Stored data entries
"""
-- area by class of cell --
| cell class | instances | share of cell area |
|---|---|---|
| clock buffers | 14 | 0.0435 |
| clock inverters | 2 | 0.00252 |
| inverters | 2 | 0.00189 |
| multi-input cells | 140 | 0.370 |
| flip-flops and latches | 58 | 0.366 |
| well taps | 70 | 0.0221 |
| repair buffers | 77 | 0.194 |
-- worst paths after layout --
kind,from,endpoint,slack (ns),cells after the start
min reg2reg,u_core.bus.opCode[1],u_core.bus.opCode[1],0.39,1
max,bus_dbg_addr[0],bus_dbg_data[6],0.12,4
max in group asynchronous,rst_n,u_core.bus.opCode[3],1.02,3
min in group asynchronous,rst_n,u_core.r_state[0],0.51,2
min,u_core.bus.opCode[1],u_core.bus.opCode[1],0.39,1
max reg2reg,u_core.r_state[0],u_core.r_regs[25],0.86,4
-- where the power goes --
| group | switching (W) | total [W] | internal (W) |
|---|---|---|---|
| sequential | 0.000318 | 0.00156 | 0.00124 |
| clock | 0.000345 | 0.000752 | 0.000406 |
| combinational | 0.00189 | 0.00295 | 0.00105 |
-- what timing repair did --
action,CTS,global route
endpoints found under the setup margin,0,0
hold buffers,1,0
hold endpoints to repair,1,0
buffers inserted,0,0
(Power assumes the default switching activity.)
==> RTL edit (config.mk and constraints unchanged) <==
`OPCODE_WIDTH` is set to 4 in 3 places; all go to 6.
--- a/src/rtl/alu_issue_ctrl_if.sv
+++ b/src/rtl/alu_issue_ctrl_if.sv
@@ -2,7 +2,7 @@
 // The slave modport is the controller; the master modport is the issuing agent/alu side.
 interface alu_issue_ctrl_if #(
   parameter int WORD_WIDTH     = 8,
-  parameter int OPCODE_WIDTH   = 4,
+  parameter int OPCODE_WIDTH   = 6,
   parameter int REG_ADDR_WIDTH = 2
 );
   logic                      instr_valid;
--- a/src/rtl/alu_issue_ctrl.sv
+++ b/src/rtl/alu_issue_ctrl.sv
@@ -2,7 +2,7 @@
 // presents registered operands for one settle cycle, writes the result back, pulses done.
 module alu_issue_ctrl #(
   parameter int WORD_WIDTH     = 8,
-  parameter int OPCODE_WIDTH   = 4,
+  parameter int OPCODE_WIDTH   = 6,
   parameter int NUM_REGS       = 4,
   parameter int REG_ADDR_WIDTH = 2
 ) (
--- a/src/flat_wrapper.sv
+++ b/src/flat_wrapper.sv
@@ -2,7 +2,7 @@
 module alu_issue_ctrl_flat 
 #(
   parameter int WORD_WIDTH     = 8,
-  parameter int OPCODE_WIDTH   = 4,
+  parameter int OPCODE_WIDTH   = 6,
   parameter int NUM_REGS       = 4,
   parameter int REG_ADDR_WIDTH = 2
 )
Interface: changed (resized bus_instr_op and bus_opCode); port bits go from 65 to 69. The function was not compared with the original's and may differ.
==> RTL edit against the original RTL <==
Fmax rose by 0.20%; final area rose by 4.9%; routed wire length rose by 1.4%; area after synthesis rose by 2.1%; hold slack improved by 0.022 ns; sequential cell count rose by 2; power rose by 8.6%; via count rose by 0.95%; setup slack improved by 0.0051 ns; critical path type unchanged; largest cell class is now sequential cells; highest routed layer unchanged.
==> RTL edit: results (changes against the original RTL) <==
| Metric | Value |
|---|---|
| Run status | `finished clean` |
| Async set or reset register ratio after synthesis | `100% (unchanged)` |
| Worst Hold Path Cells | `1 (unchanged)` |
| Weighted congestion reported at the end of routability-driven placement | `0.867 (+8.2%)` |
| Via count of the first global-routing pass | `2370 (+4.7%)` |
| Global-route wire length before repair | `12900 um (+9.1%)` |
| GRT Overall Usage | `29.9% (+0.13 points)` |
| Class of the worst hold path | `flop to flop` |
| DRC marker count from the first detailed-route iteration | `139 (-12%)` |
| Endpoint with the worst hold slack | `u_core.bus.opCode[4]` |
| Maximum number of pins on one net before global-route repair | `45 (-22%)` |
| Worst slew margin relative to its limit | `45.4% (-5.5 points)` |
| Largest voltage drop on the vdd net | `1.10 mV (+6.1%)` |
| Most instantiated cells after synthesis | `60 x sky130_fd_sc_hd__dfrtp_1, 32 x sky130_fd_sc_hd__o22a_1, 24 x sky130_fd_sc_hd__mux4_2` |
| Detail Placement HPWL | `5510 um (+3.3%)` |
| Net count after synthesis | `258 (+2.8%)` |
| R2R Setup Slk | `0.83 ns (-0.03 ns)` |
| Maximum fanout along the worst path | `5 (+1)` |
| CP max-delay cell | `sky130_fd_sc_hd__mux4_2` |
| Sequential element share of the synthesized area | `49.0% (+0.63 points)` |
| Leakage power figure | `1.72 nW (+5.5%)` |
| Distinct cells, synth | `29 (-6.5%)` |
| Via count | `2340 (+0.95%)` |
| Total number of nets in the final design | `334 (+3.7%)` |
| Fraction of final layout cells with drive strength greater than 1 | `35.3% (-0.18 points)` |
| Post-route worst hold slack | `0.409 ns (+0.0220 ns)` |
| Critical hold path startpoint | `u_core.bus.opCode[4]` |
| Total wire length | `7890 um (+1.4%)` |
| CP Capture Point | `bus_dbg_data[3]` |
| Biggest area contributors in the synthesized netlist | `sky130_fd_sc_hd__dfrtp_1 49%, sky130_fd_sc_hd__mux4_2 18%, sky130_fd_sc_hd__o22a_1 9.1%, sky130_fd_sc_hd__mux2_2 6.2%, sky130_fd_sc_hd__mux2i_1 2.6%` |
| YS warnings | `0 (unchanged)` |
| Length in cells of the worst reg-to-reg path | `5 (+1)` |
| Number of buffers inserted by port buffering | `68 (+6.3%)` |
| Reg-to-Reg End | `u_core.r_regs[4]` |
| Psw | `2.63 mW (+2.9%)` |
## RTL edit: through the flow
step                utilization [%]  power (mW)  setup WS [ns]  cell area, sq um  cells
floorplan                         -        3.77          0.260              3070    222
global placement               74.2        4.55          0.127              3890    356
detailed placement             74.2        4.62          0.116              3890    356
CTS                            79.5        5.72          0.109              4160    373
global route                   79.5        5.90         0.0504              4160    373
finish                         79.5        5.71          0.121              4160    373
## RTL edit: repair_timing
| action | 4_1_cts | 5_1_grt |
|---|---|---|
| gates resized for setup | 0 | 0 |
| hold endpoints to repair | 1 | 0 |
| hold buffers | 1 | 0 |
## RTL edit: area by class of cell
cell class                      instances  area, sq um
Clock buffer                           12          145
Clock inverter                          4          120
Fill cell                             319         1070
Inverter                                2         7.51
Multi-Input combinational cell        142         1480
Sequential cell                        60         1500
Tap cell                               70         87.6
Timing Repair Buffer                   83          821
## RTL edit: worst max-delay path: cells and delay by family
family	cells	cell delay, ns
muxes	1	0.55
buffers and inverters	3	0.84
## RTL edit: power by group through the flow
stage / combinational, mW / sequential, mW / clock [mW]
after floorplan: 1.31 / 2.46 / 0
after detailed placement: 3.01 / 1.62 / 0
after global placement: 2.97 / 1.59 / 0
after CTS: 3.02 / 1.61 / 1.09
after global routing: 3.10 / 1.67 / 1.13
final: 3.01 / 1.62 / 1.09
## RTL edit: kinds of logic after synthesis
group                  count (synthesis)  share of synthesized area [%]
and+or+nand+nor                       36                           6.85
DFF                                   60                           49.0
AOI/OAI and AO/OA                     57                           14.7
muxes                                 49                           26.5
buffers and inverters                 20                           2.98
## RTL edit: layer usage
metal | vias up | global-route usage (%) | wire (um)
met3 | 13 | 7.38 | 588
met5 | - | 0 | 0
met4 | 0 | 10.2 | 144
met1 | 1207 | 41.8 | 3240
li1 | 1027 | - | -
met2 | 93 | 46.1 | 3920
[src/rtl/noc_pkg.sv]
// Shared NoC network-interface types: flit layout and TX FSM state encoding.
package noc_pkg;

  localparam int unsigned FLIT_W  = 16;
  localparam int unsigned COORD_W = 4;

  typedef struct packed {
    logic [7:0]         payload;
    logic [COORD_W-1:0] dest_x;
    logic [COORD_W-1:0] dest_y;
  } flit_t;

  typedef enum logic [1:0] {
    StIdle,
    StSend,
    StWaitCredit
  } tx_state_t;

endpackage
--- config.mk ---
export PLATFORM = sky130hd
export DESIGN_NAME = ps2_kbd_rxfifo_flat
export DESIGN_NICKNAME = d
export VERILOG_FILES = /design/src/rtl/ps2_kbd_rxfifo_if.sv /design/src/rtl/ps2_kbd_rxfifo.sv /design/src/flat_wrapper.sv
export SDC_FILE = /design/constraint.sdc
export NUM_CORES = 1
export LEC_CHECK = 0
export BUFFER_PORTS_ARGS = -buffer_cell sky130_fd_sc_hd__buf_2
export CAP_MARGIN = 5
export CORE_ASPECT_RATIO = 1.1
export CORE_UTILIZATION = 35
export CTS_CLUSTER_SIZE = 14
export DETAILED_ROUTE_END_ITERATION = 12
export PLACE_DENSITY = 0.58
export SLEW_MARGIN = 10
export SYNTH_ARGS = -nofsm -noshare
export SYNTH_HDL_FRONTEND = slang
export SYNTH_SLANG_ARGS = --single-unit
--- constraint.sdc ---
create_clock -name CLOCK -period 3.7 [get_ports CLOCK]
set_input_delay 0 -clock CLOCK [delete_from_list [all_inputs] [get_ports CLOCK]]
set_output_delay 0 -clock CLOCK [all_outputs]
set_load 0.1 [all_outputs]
"""
-- AIM OF THE TASK --
Whenever the word "unchanged" shows up in a line above, copy that line.

-- TASK RESULT --
==> RTL edit (config.mk and constraints unchanged) <==
Fmax rose by 0.20%; final area rose by 4.9%; routed wire length rose by 1.4%; area after synthesis rose by 2.1%; hold slack improved by 0.022 ns; sequential cell count rose by 2; power rose by 8.6%; via count rose by 0.95%; setup slack improved by 0.0051 ns; critical path type unchanged; largest cell class is now sequential cells; highest routed layer unchanged.
| Async set or reset register ratio after synthesis | `100% (unchanged)` |
| Worst Hold Path Cells | `1 (unchanged)` |
| YS warnings | `0 (unchanged)` |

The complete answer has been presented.